Goal of the exercise
Among the lines of this listing, count those that include "return" and state the count by itself.

Top of Data shown

**src/rtl/sats_pkg.sv**
```systemverilog
// sats_pkg: types, constants and microcode table for the serial angle to servo block
// no dependencies
`default_nettype none

package sats_pkg;

    localparam int MAX_ENTRY_CHARS = 9;
    localparam int CNT_W           = 4;
    localparam int PC_W            = 4;
    localparam int ITER_W          = 5;

    localparam logic [7:0] CH_NUL   = 8'h00;
    localparam logic [7:0] CH_TAB   = 8'h09;
    localparam logic [7:0] CH_FF    = 8'h0C;
    localparam logic [7:0] CH_CR    = 8'h0D;
    localparam logic [7:0] CH_SP    = 8'h20;
    localparam logic [7:0] CH_PLUS  = 8'h2B;
    localparam logic [7:0] CH_MINUS = 8'h2D;
    localparam logic [7:0] CH_ZERO  = 8'h30;
    localparam logic [7:0] CH_NINE  = 8'h39;

    localparam logic [1:0] KIND_ECHO = 2'd0;
    localparam logic [1:0] KIND_OK   = 2'd1;
    localparam logic [1:0] KIND_OOR  = 2'd2;

    localparam logic [1:0] REG_ANGLE_MIN = 2'd0;
    localparam logic [1:0] REG_ANGLE_MAX = 2'd1;
    localparam logic [1:0] REG_PULSE_MIN = 2'd2;
    localparam logic [1:0] REG_PULSE_MAX = 2'd3;

    localparam logic signed [15:0] ANGLE_MIN_RST = -16'sd90;
    localparam logic signed [15:0] ANGLE_MAX_RST = 16'sd90;
    localparam logic [15:0] PULSE_MIN_RST = 16'd125;
    localparam logic [15:0] PULSE_MAX_RST = 16'd625;
    localparam logic [15:0] COMPARE_RST   = 16'd500;

    typedef logic [PC_W-1:0] t_pc;

    typedef enum logic [1:0] {
        PH_WS     = 2'd0,
        PH_SIGN   = 2'd1,
        PH_DIGITS = 2'd2,
        PH_DONE   = 2'd3
    } t_phase;

    typedef enum logic [3:0] {
        OP_NOP,
        OP_FETCH,
        OP_PARSE,
        OP_SIGN,
        OP_RANGE,
        OP_MUL,
        OP_DIV,
        OP_FIN,
        OP_EMIT_ECHO,
        OP_EMIT_OK,
        OP_EMIT_OOR
    } t_op;

    typedef enum logic [2:0] {
        COND_NONE,
        COND_ALWAYS,
        COND_ZERO,
        COND_TERM,
        COND_OUT_RANGE,
        COND_DIV_MORE
    } t_cond;

    typedef struct packed {
        t_op   op;
        t_cond cond;
        t_pc   target;
    } t_ctl;

    typedef struct packed {
        logic in_take;
        logic out_full;
        logic byte_zero;
        logic byte_term;
        logic in_range;
        logic div_more;
    } t_stat;

    localparam t_pc ST_FETCH    = 4'd0;
    localparam t_pc ST_ZCHK     = 4'd1;
    localparam t_pc ST_TCHK     = 4'd2;
    localparam t_pc ST_PARSE    = 4'd3;
    localparam t_pc ST_ECHO     = 4'd4;
    localparam t_pc ST_SIGN     = 4'd5;
    localparam t_pc ST_RANGE    = 4'd6;
    localparam t_pc ST_RCHK     = 4'd7;
    localparam t_pc ST_MUL      = 4'd8;
    localparam t_pc ST_DIV      = 4'd9;
    localparam t_pc ST_FIN      = 4'd10;
    localparam t_pc ST_EMIT_OK  = 4'd11;
    localparam t_pc ST_EMIT_OOR = 4'd12;

    function automatic t_ctl ucode(input t_pc pc);
        t_ctl w;
        case (pc)
            ST_FETCH:    w = '{OP_FETCH,     COND_NONE,      ST_FETCH};
            ST_ZCHK:     w = '{OP_NOP,       COND_ZERO,      ST_FETCH};
            ST_TCHK:     w = '{OP_NOP,       COND_TERM,      ST_SIGN};
            ST_PARSE:    w = '{OP_PARSE,     COND_NONE,      ST_FETCH};
            ST_ECHO:     w = '{OP_EMIT_ECHO, COND_ALWAYS,    ST_FETCH};
            ST_SIGN:     w = '{OP_SIGN,      COND_NONE,      ST_FETCH};
            ST_RANGE:    w = '{OP_RANGE,     COND_NONE,      ST_FETCH};
            ST_RCHK:     w = '{OP_NOP,       COND_OUT_RANGE, ST_EMIT_OOR};
            ST_MUL:      w = '{OP_MUL,       COND_NONE,      ST_FETCH};
            ST_DIV:      w = '{OP_DIV,       COND_DIV_MORE,  ST_DIV};
            ST_FIN:      w = '{OP_FIN,       COND_NONE,      ST_FETCH};
            ST_EMIT_OK:  w = '{OP_EMIT_OK,   COND_ALWAYS,    ST_FETCH};
            ST_EMIT_OOR: w = '{OP_EMIT_OOR,  COND_ALWAYS,    ST_FETCH};
            default:     w = '{OP_NOP,       COND_ALWAYS,    ST_FETCH};
        endcase
        return w;
    endfunction

endpackage

`default_nettype wire

```
**src/rtl/sats_in_if.sv**
```systemverilog
// sats_in_if: input channel carrying one received character per word
// no dependencies
`default_nettype none

interface sats_in_if;
    logic       valid;
    logic       ready;
    logic [7:0] rx_byte;

    modport source (output valid, output rx_byte, input ready);
    modport sink (input valid, input rx_byte, output ready);
endinterface

`default_nettype wire

```
**src/rtl/sats_out_if.sv**
```systemverilog
// sats_out_if: result channel with echo, angle and compare value
// no dependencies
`default_nettype none

interface sats_out_if;
    logic               valid;
    logic               ready;
    logic [1:0]         kind;
    logic [7:0]         echo_char;
    logic signed [30:0] angle;
    logic [15:0]        pulse_compare;

    modport source (output valid, output kind, output echo_char, output angle,
                    output pulse_compare, input ready);
    modport sink (input valid, input kind, input echo_char, input angle,
                  input pulse_compare, output ready);
endinterface

`default_nettype wire

```
**src/rtl/sats_useq.sv**
```systemverilog
// sats_useq: step counter and microcode table, picks next step from status
// depends on sats_pkg
`default_nettype none

module sats_useq
    import sats_pkg::*;
(
    input  wire logic  i_clk,
    input  wire logic  i_rst_n,
    input  wire t_stat i_stat,
    output t_ctl       o_ctl
);

    t_pc  r_pc;
    t_pc  n_pc;
    t_ctl w_ctl;
    logic w_hold;
    logic w_jump;

    assign w_ctl = ucode(r_pc);
    assign o_ctl = w_ctl;

    always_comb begin
        w_hold = 1'b0;
        case (w_ctl.op)
            OP_FETCH:                            w_hold = !i_stat.in_take;
            OP_EMIT_ECHO, OP_EMIT_OK, OP_EMIT_OOR: w_hold = i_stat.out_full;
            default:                             w_hold = 1'b0;
        endcase
        case (w_ctl.cond)
            COND_ALWAYS:    w_jump = 1'b1;
            COND_ZERO:      w_jump = i_stat.byte_zero;
            COND_TERM:      w_jump = i_stat.byte_term;
            COND_OUT_RANGE: w_jump = !i_stat.in_range;
            COND_DIV_MORE:  w_jump = i_stat.div_more;
            default:        w_jump = 1'b0;
        endcase
        if (w_hold) begin
            n_pc = r_pc;
        end else if (w_jump) begin
            n_pc = w_ctl.target;
        end else begin
            n_pc = r_pc + t_pc'(1);
        end
    end

    always_ff @(posedge i_clk) begin
        if (!i_rst_n) begin
            r_pc <= ST_FETCH;
        end else begin
            r_pc <= n_pc;
        end
    end

endmodule

`default_nettype wire

```
**src/rtl/sats_dp.sv**
```systemverilog
// sats_dp: parse state, config registers, map arithmetic, divider and result register
// depends on sats_pkg; driven by sats_useq control words
`default_nettype none

module sats_dp
    import sats_pkg::*;
(
    input  wire logic        i_clk,
    input  wire logic        i_rst_n,
    input  wire t_ctl        i_ctl,
    output t_stat            o_stat,
    input  wire logic        i_cfg_we,
    input  wire logic [1:0]  i_cfg_idx,
    input  wire logic [15:0] i_cfg_data,
    input  wire logic        i_in_valid,
    output logic             o_in_ready,
    input  wire logic [7:0]  i_in_byte,
    output logic             o_out_valid,
    input  wire logic        i_out_ready,
    output logic [1:0]       o_out_kind,
    output logic [7:0]       o_out_echo,
    output logic [30:0]      o_out_angle,
    output logic [15:0]      o_out_pulse
);

    logic signed [15:0] r_amin;
    logic signed [15:0] r_amax;
    logic [15:0]        r_pmin;
    logic [15:0]        r_pmax;

    logic [7:0]         r_byte;
    logic [CNT_W-1:0]   r_count;
    t_phase             r_phase;
    logic               r_neg;
    logic [29:0]        r_accum;
    logic [15:0]        r_cmp;

    logic signed [30:0] r_angle;
    logic               r_inr;
    logic [15:0]        r_den;
    logic               r_qneg;
    logic [31:0]        r_quo;
    logic [15:0]        r_rem;
    logic [ITER_W-1:0]  r_iter;

    logic               r_ovalid;
    logic [1:0]         r_okind;
    logic [7:0]         r_oecho;
    logic [30:0]        r_oangle;
    logic [15:0]        r_opulse;

    logic               w_take;
    logic               w_full;
    logic               w_digit;
    logic               w_skip;
    logic [3:0]         w_dval;
    logic [29:0]        w_acc10;
    logic [30:0]        w_mag;
    logic signed [30:0] w_amin31;
    logic signed [30:0] w_amax31;
    logic [30:0]        w_diff31;
    logic [16:0]        w_dp;
    logic [16:0]        w_dpn;
    logic [15:0]        w_pmag;
    logic [16:0]        w_span;
    logic [16:0]        w_trial;
    logic [15:0]        w_q;
    logic [17:0]        w_qs;
    logic [17:0]        w_res;
    logic [15:0]        w_clamp;
    logic               w_emit;

    assign o_in_ready = (i_ctl.op == OP_FETCH);
    assign w_take     = i_in_valid && o_in_ready;
    assign w_full     = r_ovalid && !i_out_ready;

    assign o_stat.in_take   = w_take;
    assign o_stat.out_full  = w_full;
    assign o_stat.byte_zero = (r_byte == CH_NUL);
    assign o_stat.byte_term = (r_byte == CH_CR) || (r_byte == CH_SP);
    assign o_stat.in_range  = r_inr;
    assign o_stat.div_more  = (r_iter != {ITER_W{1'b1}});

    assign w_digit  = (r_byte >= CH_ZERO) && (r_byte <= CH_NINE);
    assign w_skip   = (r_byte >= CH_TAB) && (r_byte <= CH_FF);
    assign w_dval   = r_byte[3:0];
    assign w_acc10  = (r_accum << 3) + (r_accum << 1) + {26'd0, w_dval};
    assign w_mag    = {1'b0, r_accum};
    assign w_amin31 = {{15{r_amin[15]}}, r_amin};
    assign w_amax31 = {{15{r_amax[15]}}, r_amax};
    assign w_diff31 = r_angle - w_amin31;
    assign w_dp     = {1'b0, r_pmax} - {1'b0, r_pmin};
    assign w_dpn    = 17'd0 - w_dp;
    assign w_pmag   = w_dp[16] ? w_dpn[15:0] : w_dp[15:0];
    assign w_span   = {r_amax[15], r_amax} - {r_amin[15], r_amin};
    assign w_trial  = {r_rem, r_quo[31]} - {1'b0, r_den};
    assign w_q      = (r_den == 16'd0) ? 16'd0 : r_quo[15:0];
    assign w_qs     = r_qneg ? (18'd0 - {2'b00, w_q}) : {2'b00, w_q};
    assign w_res    = {2'b00, r_pmin} + w_qs;

    always_comb begin
        if (w_res[17]) begin
            w_clamp = 16'd0;
        end else if (w_res[16]) begin
            w_clamp = 16'hFFFF;
        end else begin
            w_clamp = w_res[15:0];
        end
        case (i_ctl.op)
            OP_EMIT_ECHO, OP_EMIT_OK, OP_EMIT_OOR: w_emit = !w_full;
            default:                             w_emit = 1'b0;
        endcase
    end

    // configuration registers
    always_ff @(posedge i_clk) begin
        if (!i_rst_n) begin
            r_amin <= ANGLE_MIN_RST;
            r_amax <= ANGLE_MAX_RST;
            r_pmin <= PULSE_MIN_RST;
            r_pmax <= PULSE_MAX_RST;
        end else if (i_cfg_we) begin
            case (i_cfg_idx)
                REG_ANGLE_MIN: r_amin <= i_cfg_data;
                REG_ANGLE_MAX: r_amax <= i_cfg_data;
                REG_PULSE_MIN: r_pmin <= i_cfg_data;
                REG_PULSE_MAX: r_pmax <= i_cfg_data;
                default:       r_amin <= r_amin;
            endcase
        end
    end

    // parse state and compare value
    always_ff @(posedge i_clk) begin
        if (!i_rst_n) begin
            r_count <= '0;
            r_phase <= PH_WS;
            r_neg   <= 1'b0;
            r_accum <= '0;
            r_cmp   <= COMPARE_RST;
        end else begin
            case (i_ctl.op)
                OP_PARSE: begin
                    if (r_count < CNT_W'(MAX_ENTRY_CHARS)) begin
                        r_count <= r_count + CNT_W'(1);
                        case (r_phase)
                            PH_WS: begin
                                if (w_skip) begin
                                    r_phase <= PH_WS;
                                end else if (r_byte == CH_PLUS || r_byte == CH_MINUS) begin
                                    r_neg   <= (r_byte == CH_MINUS);
                                    r_phase <= PH_SIGN;
                                end else if (w_digit) begin
                                    r_accum <= {26'd0, w_dval};
                                    r_phase <= PH_DIGITS;
                                end else begin
                                    r_phase <= PH_DONE;
                                end
                            end
                            PH_SIGN, PH_DIGITS: begin
                                if (w_digit) begin
                                    r_accum <= w_acc10;
                                    r_phase <= PH_DIGITS;
                                end else begin
                                    r_phase <= PH_DONE;
                                end
                            end
                            default: r_phase <= r_phase;
                        endcase
                    end
                end
                OP_FIN: r_cmp <= w_clamp;
                OP_EMIT_OK, OP_EMIT_OOR: begin
                    if (!w_full) begin
                        r_count <= '0;
                        r_phase <= PH_WS;
                        r_neg   <= 1'b0;
                        r_accum <= '0;
                    end
                end
                default: r_cmp <= r_cmp;
            endcase
        end
    end

    // arithmetic working registers
    always_ff @(posedge i_clk) begin
        if (w_take) begin
            r_byte <= i_in_byte;
        end
        case (i_ctl.op)
            OP_SIGN:  r_angle <= r_neg ? (31'd0 - w_mag) : w_mag;
            OP_RANGE: r_inr <= (r_angle >= w_amin31) && (r_angle <= w_amax31);
            OP_MUL: begin
                r_quo  <= 32'(w_diff31[15:0]) * 32'(w_pmag);
                r_qneg <= w_dp[16];
                r_den  <= w_span[15:0];
                r_rem  <= '0;
                r_iter <= '0;
            end
            OP_DIV: begin
                r_iter <= r_iter + ITER_W'(1);
                if (!w_trial[16]) begin
                    r_rem <= w_trial[15:0];
                    r_quo <= {r_quo[30:0], 1'b1};
                end else begin
                    r_rem <= {r_rem[14:0], r_quo[31]};
                    r_quo <= {r_quo[30:0], 1'b0};
                end
            end
            default: r_iter <= r_iter;
        endcase
    end

    // result register
    always_ff @(posedge i_clk) begin
        if (!i_rst_n) begin
            r_ovalid <= 1'b0;
        end else if (w_emit) begin
            r_ovalid <= 1'b1;
        end else if (i_out_ready) begin
            r_ovalid <= 1'b0;
        end
    end

    always_ff @(posedge i_clk) begin
        if (w_emit) begin
            r_opulse <= r_cmp;
            case (i_ctl.op)
                OP_EMIT_ECHO: begin
                    r_okind  <= KIND_ECHO;
                    r_oecho  <= r_byte;
                    r_oangle <= '0;
                end
                OP_EMIT_OK: begin
                    r_okind  <= KIND_OK;
                    r_oecho  <= '0;
                    r_oangle <= r_angle;
                end
                default: begin
                    r_okind  <= KIND_OOR;
                    r_oecho  <= '0;
                    r_oangle <= r_angle;
                end
            endcase
        end
    end

    assign o_out_valid = r_ovalid;
    assign o_out_kind  = r_okind;
    assign o_out_echo  = r_oecho;
    assign o_out_angle = r_oangle;
    assign o_out_pulse = r_opulse;

endmodule

`default_nettype wire

```
**src/rtl/serial_angle_to_servo_pulse.sv**
```systemverilog
// serial_angle_to_servo_pulse: top level, joins the microcode sequencer and the datapath
// depends on sats_pkg, sats_in_if, sats_out_if, sats_useq, sats_dp
//
// channel   dir  word                                       handshake
// i_in      in   rx_byte[7:0]                               valid/ready
// o_out     out  kind[1:0] echo_char[7:0] angle[30:0]       valid/ready
//                pulse_compare[15:0]
// cfg       in   i_cfg_idx[1:0] i_cfg_data[15:0]            i_cfg_we, no wait
//
// zero byte: dropped; any other non-terminator: parsed, then echoed through the result register
// carriage return or space: sign, range check, multiply, bit-serial divide, clamp, emit
// out-of-range angle: the range check goes straight to the out-of-range emit step
// one word in flight; a full result register stalls the emit step
// synchronous active-low reset restarts the sequencer at the fetch step
`default_nettype none

module serial_angle_to_servo_pulse
    import sats_pkg::*;
(
    input  wire logic        i_clk,
    input  wire logic        i_rst_n,
    sats_in_if.sink          i_in,
    sats_out_if.source       o_out,
    input  wire logic        i_cfg_we,
    input  wire logic [1:0]  i_cfg_idx,
    input  wire logic [15:0] i_cfg_data
);

    t_ctl        w_ctl;
    t_stat       w_stat;
    logic [30:0] w_angle;

    sats_useq u_useq (
        .i_clk   (i_clk),
        .i_rst_n (i_rst_n),
        .i_stat  (w_stat),
        .o_ctl   (w_ctl)
    );

    sats_dp u_dp (
        .i_clk       (i_clk),
        .i_rst_n     (i_rst_n),
        .i_ctl       (w_ctl),
        .o_stat      (w_stat),
        .i_cfg_we    (i_cfg_we),
        .i_cfg_idx   (i_cfg_idx),
        .i_cfg_data  (i_cfg_data),
        .i_in_valid  (i_in.valid),
        .o_in_ready  (i_in.ready),
        .i_in_byte   (i_in.rx_byte),
        .o_out_valid (o_out.valid),
        .i_out_ready (o_out.ready),
        .o_out_kind  (o_out.kind),
        .o_out_echo  (o_out.echo_char),
        .o_out_angle (w_angle),
        .o_out_pulse (o_out.pulse_compare)
    );

    assign o_out.angle = w_angle;

endmodule

`default_nettype wire

```
**src/flat_wrapper.sv**
```systemverilog
// flat-port wrapper written by rule: the top's interface ports become plain ports
module serial_angle_to_servo_pulse_flat import sats_pkg::*;
  (i_clk, i_rst_n, i_cfg_we, i_cfg_idx, i_cfg_data, i_in_valid, i_in_rx_byte, i_in_ready, o_out_valid, o_out_kind, o_out_echo_char, o_out_angle, o_out_pulse_compare, o_out_ready);
  sats_in_if i_in_i ();
  sats_out_if o_out_i ();
  input  wire logic i_clk;
  input  wire logic i_rst_n;
  input  wire logic i_cfg_we;
  input  wire logic [1:0] i_cfg_idx;
  input  wire logic [15:0] i_cfg_data;
  input wire logic [$bits(i_in_i.valid)-1:0] i_in_valid;
  input wire logic [$bits(i_in_i.rx_byte)-1:0] i_in_rx_byte;
  output wire logic [$bits(i_in_i.ready)-1:0] i_in_ready;
  output wire logic [$bits(o_out_i.valid)-1:0] o_out_valid;
  output wire logic [$bits(o_out_i.kind)-1:0] o_out_kind;
  output wire logic [$bits(o_out_i.echo_char)-1:0] o_out_echo_char;
  output wire logic [$bits(o_out_i.angle)-1:0] o_out_angle;
  output wire logic [$bits(o_out_i.pulse_compare)-1:0] o_out_pulse_compare;
  input wire logic [$bits(o_out_i.ready)-1:0] o_out_ready;
  assign i_in_i.valid = i_in_valid;
  assign i_in_i.rx_byte = i_in_rx_byte;
  assign i_in_ready = i_in_i.ready;
  assign o_out_valid = o_out_i.valid;
  assign o_out_kind = o_out_i.kind;
  assign o_out_echo_char = o_out_i.echo_char;
  assign o_out_angle = o_out_i.angle;
  assign o_out_pulse_compare = o_out_i.pulse_compare;
  assign o_out_i.ready = o_out_ready;
  serial_angle_to_servo_pulse u_core (.i_clk(i_clk), .i_rst_n(i_rst_n), .i_in(i_in_i), .o_out(o_out_i), .i_cfg_we(i_cfg_we), .i_cfg_idx(i_cfg_idx), .i_cfg_data(i_cfg_data));
endmodule
```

Bottom of Data shown

Solution to this exercise
2